Error Message: `ERROR: connection to other side has died`	The replication connection ended because of an insufficient value set for the `wal_sender_timeout parameter`. The error usually occurs during the replication phase after the success of the initial dump.	Consider increasing the `wal_sender_timeout` parameter value or disable the timeout mechanism by setting its value to `0` on the source database instance.
When you migrate selected databases and the migration job is unable to replicate data to one or more databases, a Failed status is displayed in the list of databases.	Various migration job errors.	In the Errors column, click View errors and fix them. You can also remove the failed databases from the migration job. For more information about removing a failed database from a migration job, see Manage migration jobs.

Clean up replication slots

You see one of the following messages:

Cleanup may have failed on source due to error: generic::unknown: failed to connect to on-premises database.
Error promoting EM replica: finished drop replication with errors.

Possible causes

When promoting a AlloyDB instance, if the source instance isn't reachable from the AlloyDB instance (for example, the source instance isn't running, or you removed the AlloyDB instance from the allow list of source instances), then the settings needed for the replication can't be cleaned up during the promotion of a migration job. You must clean up the replication slots manually.

Things to try

For each database, run the following commands as a user with the superuser privilege:

Get the replication slot names from the error message, and then run the following command to drop the slots, one by one:
```
select pg_drop_replication_slot({slot_name});
```
If the replication slot names aren't available in the error message, then run the following command to query for the existing replication slots:
```
select pg_drop_replication_slot(slot_name) from pg_replication_slots where slot_name like '%alloydb%' and active = 'f';
```
If there are no AlloyDB replicas using the source instance, then run the following command to clean up pglogical settings:
```
select pglogical.drop_node(node_name) from pglogical.node where node_name like 'alloydb';
```
If the pglogical extension isn't needed anymore, then run the following command to uninstall the extension:
```
DROP EXTENSION IF EXISTS pglogical;
```

Delete orphaned AlloyDB clusters in bootstrapping mode

In rare edge cases, you might find that your migration job has been deleted, while the associated AlloyDB cluster hasn't, and is still in the bootstrapping mode. It is possible to delete the cluster using AlloyDB's gcloud command for deleting a cluster, combined with the --force option.
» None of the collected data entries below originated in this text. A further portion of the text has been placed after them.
$ cat config.mk
export PLATFORM = sky130hd
export DESIGN_NAME = uart_tx_arbiter
export DESIGN_NICKNAME = d
export VERILOG_FILES = /design/src/rtl/uart_tx_arbiter.sv
export SDC_FILE = /design/constraint.sdc
export NUM_CORES = 1
export LEC_CHECK = 0
export CORE_MARGIN = 2
export CORE_UTILIZATION = 50
export DETAILED_ROUTE_END_ITERATION = 8
export DONT_BUFFER_PORTS = 1
export PLACE_DENSITY = 0.72
export REMOVE_ABC_BUFFERS = 1
export SLEW_MARGIN = 20
export SYNTH_ARGS = -nofsm -noshare
export SYNTH_HDL_FRONTEND = slang
export SYNTH_SLANG_ARGS = --single-unit
$ cat constraint.sdc
create_clock -name CLOCK_50 -period 3.68 [get_ports CLOCK_50]
set_input_delay 0.736 -clock CLOCK_50 [delete_from_list [all_inputs] [get_ports CLOCK_50]]
set_output_delay 0.736 -clock CLOCK_50 [all_outputs]
set_load 0.1 [all_outputs]
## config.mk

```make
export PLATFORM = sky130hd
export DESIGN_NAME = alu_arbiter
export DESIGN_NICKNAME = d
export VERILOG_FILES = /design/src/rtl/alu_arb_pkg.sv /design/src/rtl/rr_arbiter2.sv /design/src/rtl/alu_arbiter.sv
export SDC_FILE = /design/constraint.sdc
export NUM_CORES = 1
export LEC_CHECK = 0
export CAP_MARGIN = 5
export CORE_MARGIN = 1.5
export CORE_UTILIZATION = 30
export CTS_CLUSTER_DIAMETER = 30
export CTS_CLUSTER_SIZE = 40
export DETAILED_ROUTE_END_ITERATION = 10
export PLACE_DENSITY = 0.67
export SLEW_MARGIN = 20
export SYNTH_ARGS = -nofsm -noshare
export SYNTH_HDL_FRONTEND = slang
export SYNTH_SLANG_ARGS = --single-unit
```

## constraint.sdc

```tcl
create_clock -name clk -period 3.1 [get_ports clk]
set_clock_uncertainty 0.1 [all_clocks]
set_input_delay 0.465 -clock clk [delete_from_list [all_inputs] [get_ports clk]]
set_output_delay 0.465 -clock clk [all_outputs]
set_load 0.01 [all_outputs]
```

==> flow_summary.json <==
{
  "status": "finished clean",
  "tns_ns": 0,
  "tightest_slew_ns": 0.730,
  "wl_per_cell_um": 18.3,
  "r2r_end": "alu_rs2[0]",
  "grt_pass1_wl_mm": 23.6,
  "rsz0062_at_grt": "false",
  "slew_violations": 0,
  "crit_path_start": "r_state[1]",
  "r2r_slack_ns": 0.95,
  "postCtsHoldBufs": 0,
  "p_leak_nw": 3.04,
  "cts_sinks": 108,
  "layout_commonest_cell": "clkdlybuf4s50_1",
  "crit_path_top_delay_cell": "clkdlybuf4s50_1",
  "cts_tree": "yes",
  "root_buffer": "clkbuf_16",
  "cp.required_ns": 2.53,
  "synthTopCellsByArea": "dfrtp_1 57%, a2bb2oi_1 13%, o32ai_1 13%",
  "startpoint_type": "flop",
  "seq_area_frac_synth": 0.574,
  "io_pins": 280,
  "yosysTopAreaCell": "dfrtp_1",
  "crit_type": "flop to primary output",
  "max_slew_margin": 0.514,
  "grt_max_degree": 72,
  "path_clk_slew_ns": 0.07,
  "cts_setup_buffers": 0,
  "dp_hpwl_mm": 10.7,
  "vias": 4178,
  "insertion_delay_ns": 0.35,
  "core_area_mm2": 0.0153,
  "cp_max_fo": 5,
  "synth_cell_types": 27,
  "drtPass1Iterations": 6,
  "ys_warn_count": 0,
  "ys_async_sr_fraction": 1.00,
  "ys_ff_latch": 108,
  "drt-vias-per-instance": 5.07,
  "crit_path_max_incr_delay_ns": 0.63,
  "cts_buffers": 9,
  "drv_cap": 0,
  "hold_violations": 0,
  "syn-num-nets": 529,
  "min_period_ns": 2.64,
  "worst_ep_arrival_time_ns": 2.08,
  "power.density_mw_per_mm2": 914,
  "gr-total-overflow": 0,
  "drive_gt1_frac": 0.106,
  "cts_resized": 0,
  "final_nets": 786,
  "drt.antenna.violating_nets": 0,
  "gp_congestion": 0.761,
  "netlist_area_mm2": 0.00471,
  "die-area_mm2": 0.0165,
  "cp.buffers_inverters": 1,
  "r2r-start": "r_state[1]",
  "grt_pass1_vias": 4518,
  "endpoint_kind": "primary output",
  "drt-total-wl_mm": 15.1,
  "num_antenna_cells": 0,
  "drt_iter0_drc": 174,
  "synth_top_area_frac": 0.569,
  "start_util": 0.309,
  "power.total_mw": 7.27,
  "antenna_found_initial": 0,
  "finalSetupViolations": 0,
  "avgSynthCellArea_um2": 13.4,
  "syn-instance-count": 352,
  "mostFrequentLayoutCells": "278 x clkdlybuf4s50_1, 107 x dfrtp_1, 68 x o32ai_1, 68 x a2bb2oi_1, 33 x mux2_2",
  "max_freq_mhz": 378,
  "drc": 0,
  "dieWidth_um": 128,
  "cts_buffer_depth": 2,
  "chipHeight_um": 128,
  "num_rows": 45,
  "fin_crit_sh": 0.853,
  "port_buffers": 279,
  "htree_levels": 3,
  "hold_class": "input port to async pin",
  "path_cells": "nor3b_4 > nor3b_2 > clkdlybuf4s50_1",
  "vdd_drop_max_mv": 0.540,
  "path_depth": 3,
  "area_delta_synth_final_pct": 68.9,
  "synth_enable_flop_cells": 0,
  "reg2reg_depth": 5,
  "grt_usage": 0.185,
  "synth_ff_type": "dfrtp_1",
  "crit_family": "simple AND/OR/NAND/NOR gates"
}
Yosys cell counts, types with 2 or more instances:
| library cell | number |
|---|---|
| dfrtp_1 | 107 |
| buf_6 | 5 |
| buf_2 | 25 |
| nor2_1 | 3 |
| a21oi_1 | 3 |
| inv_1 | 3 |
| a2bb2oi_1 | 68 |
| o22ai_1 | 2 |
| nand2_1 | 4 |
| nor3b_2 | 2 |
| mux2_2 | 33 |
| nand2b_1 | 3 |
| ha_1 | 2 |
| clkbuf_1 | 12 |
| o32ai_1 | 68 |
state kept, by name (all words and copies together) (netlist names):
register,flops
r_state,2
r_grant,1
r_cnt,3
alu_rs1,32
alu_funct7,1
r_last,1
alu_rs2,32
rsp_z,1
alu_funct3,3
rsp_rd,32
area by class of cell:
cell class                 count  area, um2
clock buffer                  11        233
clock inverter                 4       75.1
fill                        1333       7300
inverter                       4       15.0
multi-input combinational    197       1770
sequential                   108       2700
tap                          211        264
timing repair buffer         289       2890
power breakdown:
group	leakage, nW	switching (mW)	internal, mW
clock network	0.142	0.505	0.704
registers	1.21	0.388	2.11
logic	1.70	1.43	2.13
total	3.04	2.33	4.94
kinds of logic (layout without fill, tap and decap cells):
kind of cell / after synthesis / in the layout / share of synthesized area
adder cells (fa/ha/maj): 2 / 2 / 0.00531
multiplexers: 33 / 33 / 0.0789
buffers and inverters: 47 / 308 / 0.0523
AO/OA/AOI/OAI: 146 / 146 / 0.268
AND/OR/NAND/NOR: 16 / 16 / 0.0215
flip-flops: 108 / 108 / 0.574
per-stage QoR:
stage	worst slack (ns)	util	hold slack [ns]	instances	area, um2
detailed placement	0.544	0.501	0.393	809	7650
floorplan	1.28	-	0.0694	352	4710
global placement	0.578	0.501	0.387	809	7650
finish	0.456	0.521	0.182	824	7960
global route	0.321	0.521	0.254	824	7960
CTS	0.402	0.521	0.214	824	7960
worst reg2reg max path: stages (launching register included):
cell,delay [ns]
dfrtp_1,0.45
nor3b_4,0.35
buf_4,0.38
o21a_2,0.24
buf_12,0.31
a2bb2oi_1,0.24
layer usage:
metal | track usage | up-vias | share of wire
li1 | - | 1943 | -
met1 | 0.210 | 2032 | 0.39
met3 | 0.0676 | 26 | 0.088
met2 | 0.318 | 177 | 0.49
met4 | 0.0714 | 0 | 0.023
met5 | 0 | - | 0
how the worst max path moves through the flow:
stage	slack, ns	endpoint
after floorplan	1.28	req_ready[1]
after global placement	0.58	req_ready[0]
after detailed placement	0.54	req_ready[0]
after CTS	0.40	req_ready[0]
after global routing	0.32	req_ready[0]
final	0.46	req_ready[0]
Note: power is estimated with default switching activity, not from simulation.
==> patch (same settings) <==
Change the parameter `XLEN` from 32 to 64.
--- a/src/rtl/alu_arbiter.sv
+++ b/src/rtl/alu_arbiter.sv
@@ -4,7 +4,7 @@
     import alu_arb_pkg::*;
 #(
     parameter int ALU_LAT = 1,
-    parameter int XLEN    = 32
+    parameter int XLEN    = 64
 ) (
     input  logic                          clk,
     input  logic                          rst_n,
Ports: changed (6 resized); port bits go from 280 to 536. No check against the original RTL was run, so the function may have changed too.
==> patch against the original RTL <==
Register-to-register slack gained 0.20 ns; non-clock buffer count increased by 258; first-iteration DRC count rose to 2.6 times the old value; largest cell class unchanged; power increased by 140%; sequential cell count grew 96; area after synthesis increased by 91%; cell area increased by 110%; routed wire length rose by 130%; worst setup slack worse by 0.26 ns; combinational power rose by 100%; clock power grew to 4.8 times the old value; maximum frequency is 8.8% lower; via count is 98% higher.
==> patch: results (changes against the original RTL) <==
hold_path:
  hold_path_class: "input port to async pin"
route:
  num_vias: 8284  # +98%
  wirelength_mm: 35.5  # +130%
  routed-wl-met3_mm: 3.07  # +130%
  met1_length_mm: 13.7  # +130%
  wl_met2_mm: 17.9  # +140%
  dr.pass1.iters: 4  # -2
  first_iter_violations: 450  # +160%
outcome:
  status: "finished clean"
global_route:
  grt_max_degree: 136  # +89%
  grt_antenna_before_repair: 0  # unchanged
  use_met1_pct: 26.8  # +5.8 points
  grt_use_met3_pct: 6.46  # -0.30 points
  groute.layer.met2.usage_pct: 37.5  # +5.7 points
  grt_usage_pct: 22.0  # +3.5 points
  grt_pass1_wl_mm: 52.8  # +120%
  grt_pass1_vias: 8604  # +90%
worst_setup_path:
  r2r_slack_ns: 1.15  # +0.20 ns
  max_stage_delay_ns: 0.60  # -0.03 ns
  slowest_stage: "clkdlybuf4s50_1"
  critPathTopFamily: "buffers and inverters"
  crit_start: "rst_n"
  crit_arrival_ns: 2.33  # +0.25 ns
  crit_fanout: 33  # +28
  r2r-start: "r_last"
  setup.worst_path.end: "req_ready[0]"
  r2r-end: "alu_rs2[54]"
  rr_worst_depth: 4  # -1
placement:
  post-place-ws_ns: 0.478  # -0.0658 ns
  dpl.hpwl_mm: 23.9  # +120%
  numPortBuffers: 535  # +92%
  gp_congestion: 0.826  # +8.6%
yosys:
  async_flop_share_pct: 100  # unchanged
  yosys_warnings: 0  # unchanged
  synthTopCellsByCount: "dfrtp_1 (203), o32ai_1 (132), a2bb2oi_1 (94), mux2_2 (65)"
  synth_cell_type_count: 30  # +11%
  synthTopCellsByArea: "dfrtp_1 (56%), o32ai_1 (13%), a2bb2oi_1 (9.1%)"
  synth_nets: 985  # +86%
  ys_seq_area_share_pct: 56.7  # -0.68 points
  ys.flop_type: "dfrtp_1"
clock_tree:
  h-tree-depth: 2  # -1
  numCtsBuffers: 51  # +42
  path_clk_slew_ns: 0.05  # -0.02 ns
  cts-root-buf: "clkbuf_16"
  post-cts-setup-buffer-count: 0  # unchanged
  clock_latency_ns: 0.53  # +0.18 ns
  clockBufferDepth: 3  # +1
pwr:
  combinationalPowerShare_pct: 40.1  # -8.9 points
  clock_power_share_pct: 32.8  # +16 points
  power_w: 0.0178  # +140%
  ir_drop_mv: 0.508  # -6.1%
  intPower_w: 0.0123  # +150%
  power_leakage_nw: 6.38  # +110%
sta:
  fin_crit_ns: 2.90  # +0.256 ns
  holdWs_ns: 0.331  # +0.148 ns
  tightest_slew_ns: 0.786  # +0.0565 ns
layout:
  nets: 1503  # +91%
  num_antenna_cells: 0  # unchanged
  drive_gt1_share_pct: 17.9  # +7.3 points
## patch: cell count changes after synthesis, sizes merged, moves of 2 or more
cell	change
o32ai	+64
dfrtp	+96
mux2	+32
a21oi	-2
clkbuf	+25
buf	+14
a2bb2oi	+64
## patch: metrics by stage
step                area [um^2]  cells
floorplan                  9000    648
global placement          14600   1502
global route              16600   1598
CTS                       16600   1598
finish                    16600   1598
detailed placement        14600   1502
Note that deleting a bootstrapping cluster while it's being used by a migration job results in undefined behavior.

Manage users and roles

Migrate existing users

Currently, Database Migration Service doesn't support migrating existing users from a source instance into a destination AlloyDB instance. You can manage this migration by creating the users in AlloyDB manually.

About the `alloydbexternalsync` user

During the migration, all objects on the AlloyDB primary are owned by the alloydbexternalsync user. After the data is migrated, you can modify the ownership of the objects to other users by completing the following steps:

Run the GRANT alloydbexternalsync to {USER} command.
On each database, run the reassign owned by alloydbexternalsync to {USER}; command.
To remove the alloydbexternalsync user, run the drop role alloydbexternalsync command.